YOUR OBJECTIVE: Look through the listing below and write out exactly the lines from the line with "o21ai_0 | 233 |" to the line with "inv_1 | 146 |", both included, and no others.

── DATA

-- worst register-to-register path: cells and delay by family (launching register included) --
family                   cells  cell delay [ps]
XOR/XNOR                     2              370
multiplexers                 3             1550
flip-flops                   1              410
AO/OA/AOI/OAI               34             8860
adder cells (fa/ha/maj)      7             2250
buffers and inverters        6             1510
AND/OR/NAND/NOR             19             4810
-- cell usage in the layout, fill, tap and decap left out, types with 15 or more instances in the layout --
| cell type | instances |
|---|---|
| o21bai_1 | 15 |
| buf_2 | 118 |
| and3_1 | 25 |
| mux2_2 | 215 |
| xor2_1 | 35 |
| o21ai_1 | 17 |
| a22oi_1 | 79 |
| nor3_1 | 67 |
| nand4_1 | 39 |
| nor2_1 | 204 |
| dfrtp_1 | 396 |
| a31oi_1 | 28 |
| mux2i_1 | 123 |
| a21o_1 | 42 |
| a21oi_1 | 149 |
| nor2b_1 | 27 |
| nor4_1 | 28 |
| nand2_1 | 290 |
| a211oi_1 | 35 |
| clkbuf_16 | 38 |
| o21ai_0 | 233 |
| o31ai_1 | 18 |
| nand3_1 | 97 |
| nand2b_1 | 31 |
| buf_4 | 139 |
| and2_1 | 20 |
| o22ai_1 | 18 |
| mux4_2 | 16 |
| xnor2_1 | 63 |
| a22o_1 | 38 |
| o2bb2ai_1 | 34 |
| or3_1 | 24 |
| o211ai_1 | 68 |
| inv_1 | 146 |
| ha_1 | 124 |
## config.mk

```make
export PLATFORM = sky130hd
export DESIGN_NAME = vm2002_coin_acceptor_flat
export DESIGN_NICKNAME = d
export VERILOG_FILES = /design/src/rtl/vm2002_coin_if.sv /design/src/rtl/vm2002_coin_acceptor.sv /design/src/flat_wrapper.sv
export SDC_FILE = /design/constraint.sdc
export NUM_CORES = 1
export LEC_CHECK = 0
export ABC_AREA = 0
export BUFFER_PORTS_ARGS = -buffer_cell sky130_fd_sc_hd__buf_2
export CAP_MARGIN = 20
export CORE_UTILIZATION = 60
export DETAILED_ROUTE_END_ITERATION = 7
export GPL_TIMING_DRIVEN = 0
export PLACE_DENSITY = 0.86
export SLEW_MARGIN = 20
export SYNTH_ARGS = -nofsm -noshare
export SYNTH_HDL_FRONTEND = slang
export SYNTH_SLANG_ARGS = --single-unit
```

## constraint.sdc

```tcl
create_clock -name clk -period 5.6 [get_ports clk]
set_input_delay 0.84 -clock clk [delete_from_list [all_inputs] [get_ports clk]]
set_output_delay 0.84 -clock clk [all_outputs]
set_load 0.01 [all_outputs]
```
### config.mk
export PLATFORM = sky130hd
export DESIGN_NAME = mem_port_arbiter
export DESIGN_NICKNAME = d
export VERILOG_FILES = /design/src/rtl/argon_mem_pkg.sv /design/src/rtl/mem_rr_pick.sv /design/src/rtl/mem_port_arbiter.sv
export SDC_FILE = /design/constraint.sdc
export NUM_CORES = 1
export LEC_CHECK = 0
export CORE_ASPECT_RATIO = 0.9
export CORE_MARGIN = 2
export CORE_UTILIZATION = 51
export CTS_BUF_LIST = sky130_fd_sc_hd__clkbuf_16
export DETAILED_ROUTE_END_ITERATION = 10
export PLACE_DENSITY = 0.85
export SETUP_SLACK_MARGIN = 0.1
export SYNTH_ARGS = -nofsm -noshare
export SYNTH_HDL_FRONTEND = slang
export SYNTH_SLANG_ARGS = --single-unit
### constraint.sdc
create_clock -name i_clk -period 3.7 [get_ports i_clk]
set_clock_uncertainty 0.2 [all_clocks]
set_input_delay 0.74 -clock i_clk [delete_from_list [all_inputs] [get_ports i_clk]]
set_output_delay 0.74 -clock i_clk [all_outputs]
set_load 0.02 [all_outputs]
### src/rtl/argon_mem_pkg.sv
// argon_mem_pkg: shared types, mask encodings and alignment helpers for the memory port arbiter
package argon_mem_pkg;

  typedef enum logic [1:0] {SIZE_BYTE = 2'b00, SIZE_HALF = 2'b01, SIZE_WORD = 2'b10} size_e;

  localparam logic [2:0] RD_MASK_IDLE = 3'b000;
  localparam logic [2:0] RD_MASK_BYTE = 3'b001;
  localparam logic [2:0] RD_MASK_HALF = 3'b011;
  localparam logic [2:0] RD_MASK_WORD = 3'b111;

  localparam logic [1:0] WR_MASK_NONE = 2'b00;
  localparam logic [1:0] WR_MASK_BYTE = 2'b01;
  localparam logic [1:0] WR_MASK_HALF = 2'b10;
  localparam logic [1:0] WR_MASK_WORD = 2'b11;

  typedef enum logic [1:0] {ST_IDLE, ST_ACCESS, ST_DONE} state_e;

  typedef enum logic {REQ_IF = 1'b0, REQ_D = 1'b1} req_e;

  // Size 11 has no legal encoding, so it is treated like a misaligned access.
  function automatic logic bad_align(logic [1:0] size, logic [1:0] a);
    return size == 2'b11 || (size == SIZE_HALF && a[0]) || (size == SIZE_WORD && a != 2'b00);
  endfunction

  function automatic logic [2:0] rd_mask(logic [1:0] size);
    return size == SIZE_BYTE ? RD_MASK_BYTE : size == SIZE_HALF ? RD_MASK_HALF : RD_MASK_WORD;
  endfunction

  function automatic logic [1:0] wr_mask(logic [1:0] size);
    return size == SIZE_BYTE ? WR_MASK_BYTE : size == SIZE_HALF ? WR_MASK_HALF : WR_MASK_WORD;
  endfunction

endpackage

### src/rtl/mem_rr_pick.sv
// mem_rr_pick: pending-request bits for IF and D with round-robin selection
module mem_rr_pick
  import argon_mem_pkg::*;
(
  input  logic       clk,
  input  logic       rst_n,
  input  logic       set_if,
  input  logic       set_d,
  input  logic       take,
  output logic [1:0] pending,
  output logic       grant_valid,
  output req_e       grant_id
);

  logic [1:0] pend_q, pend_d;
  req_e       last_q, last_d;

  // On a tie the port that was not served last wins.
  always_comb begin
    grant_valid = |pend_q;
    grant_id = (&pend_q) ? (last_q == REQ_IF ? REQ_D : REQ_IF) : (pend_q[REQ_D] ? REQ_D : REQ_IF);
    pend_d = pend_q | {set_d, set_if};
    last_d = last_q;
    if (take) begin
      pend_d[grant_id] = 1'b0;
      last_d = grant_id;
    end
  end

  always_ff @(posedge clk or negedge rst_n) begin
    if (!rst_n) begin
      pend_q <= '0;
      last_q <= REQ_IF;
    end else begin
      pend_q <= pend_d;
      last_q <= last_d;
    end
  end

  assign pending = pend_q;

endmodule

### src/rtl/mem_port_arbiter.sv
// mem_port_arbiter: shares one fixed-latency memory port between instruction fetch and data access
module mem_port_arbiter
  import argon_mem_pkg::*;
#(
  parameter int MEM_LATENCY = 2,
  parameter int ADDR_W      = 32,
  parameter int DATA_W      = 32
) (
  input  logic              i_clk,
  input  logic              i_reset_n,
  input  logic              i_if_req,
  input  logic [ADDR_W-1:0] i_if_addr,
  output logic              o_if_done,
  output logic              o_if_err,
  output logic [DATA_W-1:0] o_if_rdata,
  input  logic              i_d_req,
  input  logic              i_d_we,
  input  logic [1:0]        i_d_size,
  input  logic [ADDR_W-1:0] i_d_addr,
  input  logic [DATA_W-1:0] i_d_wdata,
  output logic              o_d_done,
  output logic              o_d_err,
  output logic [DATA_W-1:0] o_d_rdata,
  output logic [ADDR_W-1:0] o_mem_addr,
  output logic [DATA_W-1:0] o_mem_wdata,
  output logic [2:0]        o_mem_rd_mask,
  output logic [1:0]        o_mem_wr_mask,
  input  logic [DATA_W-1:0] i_mem_data
);

  logic [ADDR_W-1:0] if_addr_q, if_addr_d, d_addr_q, d_addr_d, mem_addr_q, mem_addr_d, sel_addr;
  logic [DATA_W-1:0] d_wdata_q, d_wdata_d, mem_wdata_q, mem_wdata_d, fin_rdata;
  logic [DATA_W-1:0] if_rdata_q, if_rdata_d, d_rdata_q, d_rdata_d;
  logic [1:0]        d_size_q, d_size_d, wr_mask_q, wr_mask_d, sel_size, pending;
  logic [2:0]        rd_mask_q, rd_mask_d;
  logic [3:0]        cnt_q, cnt_d;
  logic              d_we_q, d_we_d, sel_we, sel_bad, busy, acc_if, acc_d, take, fin, fin_err;
  logic              if_done_q, if_done_d, if_err_q, if_err_d, d_done_q, d_done_d, d_err_q, d_err_d;
  logic              grant_valid;
  req_e              grant_id, owner_q, owner_d;
  state_e            state_q, state_d;

  mem_rr_pick u_pick (
    .clk        (i_clk),
    .rst_n      (i_reset_n),
    .set_if     (acc_if),
    .set_d      (acc_d),
    .take       (take),
    .pending    (pending),
    .grant_valid(grant_valid),
    .grant_id   (grant_id)
  );

  always_comb begin
    busy = state_q != ST_IDLE;
    acc_if = i_if_req & ~pending[REQ_IF] & ~(busy & owner_q == REQ_IF);
    acc_d = i_d_req & ~pending[REQ_D] & ~(busy & owner_q == REQ_D);
    if_addr_d = acc_if ? i_if_addr : if_addr_q;
    d_addr_d = acc_d ? i_d_addr : d_addr_q;
    d_we_d = acc_d ? i_d_we : d_we_q;
    d_size_d = acc_d ? i_d_size : d_size_q;
    d_wdata_d = acc_d ? i_d_wdata : d_wdata_q;
    sel_addr = grant_id == REQ_D ? d_addr_q : if_addr_q;
    sel_size = grant_id == REQ_D ? d_size_q : SIZE_WORD;
    sel_we = grant_id == REQ_D & d_we_q;
    sel_bad = bad_align(sel_size, sel_addr[1:0]);
    state_d = state_q;
    cnt_d = cnt_q;
    owner_d = owner_q;
    take = 1'b0;
    mem_addr_d = mem_addr_q;
    mem_wdata_d = mem_wdata_q;
    rd_mask_d = rd_mask_q;
    wr_mask_d = wr_mask_q;
    fin = 1'b0;
    fin_err = 1'b0;
    fin_rdata = '0;
    if (state_q == ST_IDLE && grant_valid) begin
      take = 1'b1;
      owner_d = grant_id;
      if (sel_bad) begin
        state_d = ST_DONE;
        fin = 1'b1;
        fin_err = 1'b1;
      end else begin
        state_d = ST_ACCESS;
        cnt_d = 4'(MEM_LATENCY - 1);
        mem_addr_d = sel_addr;
        mem_wdata_d = sel_we ? d_wdata_q : '0;
        rd_mask_d = sel_we ? RD_MASK_IDLE : rd_mask(sel_size);
        wr_mask_d = sel_we ? wr_mask(sel_size) : WR_MASK_NONE;
      end
    end else if (state_q == ST_ACCESS) begin
      cnt_d = cnt_q - 4'd1;
      if (cnt_q == 4'd0) begin
        state_d = ST_DONE;
        fin = 1'b1;
        fin_rdata = wr_mask_q != WR_MASK_NONE ? '0 : i_mem_data;
        mem_addr_d = '0;
        mem_wdata_d = '0;
        rd_mask_d = RD_MASK_IDLE;
        wr_mask_d = WR_MASK_NONE;
      end
    end else if (state_q == ST_DONE) begin
      state_d = ST_IDLE;
    end
    if_done_d = fin & owner_d == REQ_IF;
    d_done_d = fin & owner_d == REQ_D;
    if_err_d = fin_err & owner_d == REQ_IF;
    d_err_d = fin_err & owner_d == REQ_D;
    if_rdata_d = owner_d == REQ_IF ? fin_rdata : '0;
    d_rdata_d = owner_d == REQ_D ? fin_rdata : '0;
  end

  // Reset also abandons an in-flight access: state, outputs and latches all clear at once.
  always_ff @(posedge i_clk or negedge i_reset_n) begin
    if (!i_reset_n) begin
      if_addr_q <= '0;
      d_addr_q <= '0;
      d_we_q <= 1'b0;
      d_size_q <= '0;
      d_wdata_q <= '0;
      state_q <= ST_IDLE;
      cnt_q <= '0;
      owner_q <= REQ_IF;
      mem_addr_q <= '0;
      mem_wdata_q <= '0;
      rd_mask_q <= RD_MASK_IDLE;
      wr_mask_q <= WR_MASK_NONE;
      if_done_q <= 1'b0;
      if_err_q <= 1'b0;
      if_rdata_q <= '0;
      d_done_q <= 1'b0;
      d_err_q <= 1'b0;
      d_rdata_q <= '0;
    end else begin
      if_addr_q <= if_addr_d;
      d_addr_q <= d_addr_d;
      d_we_q <= d_we_d;
      d_size_q <= d_size_d;
      d_wdata_q <= d_wdata_d;
      state_q <= state_d;
      cnt_q <= cnt_d;
      owner_q <= owner_d;
      mem_addr_q <= mem_addr_d;
      mem_wdata_q <= mem_wdata_d;
      rd_mask_q <= rd_mask_d;
      wr_mask_q <= wr_mask_d;
      if_done_q <= if_done_d;
      if_err_q <= if_err_d;
      if_rdata_q <= if_rdata_d;
      d_done_q <= d_done_d;
      d_err_q <= d_err_d;
      d_rdata_q <= d_rdata_d;
    end
  end

  assign o_if_done = if_done_q;
  assign o_if_err = if_err_q;
  assign o_if_rdata = if_rdata_q;
  assign o_d_done = d_done_q;
  assign o_d_err = d_err_q;
  assign o_d_rdata = d_rdata_q;
  assign o_mem_addr = mem_addr_q;
  assign o_mem_wdata = mem_wdata_q;
  assign o_mem_rd_mask = rd_mask_q;
  assign o_mem_wr_mask = wr_mask_q;

endmodule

────

EXERCISE OUTPUT:
| o21ai_0 | 233 |
| o31ai_1 | 18 |
| nand3_1 | 97 |
| nand2b_1 | 31 |
| buf_4 | 139 |
| and2_1 | 20 |
| o22ai_1 | 18 |
| mux4_2 | 16 |
| xnor2_1 | 63 |
| a22o_1 | 38 |
| o2bb2ai_1 | 34 |
| or3_1 | 24 |
| o211ai_1 | 68 |
| inv_1 | 146 |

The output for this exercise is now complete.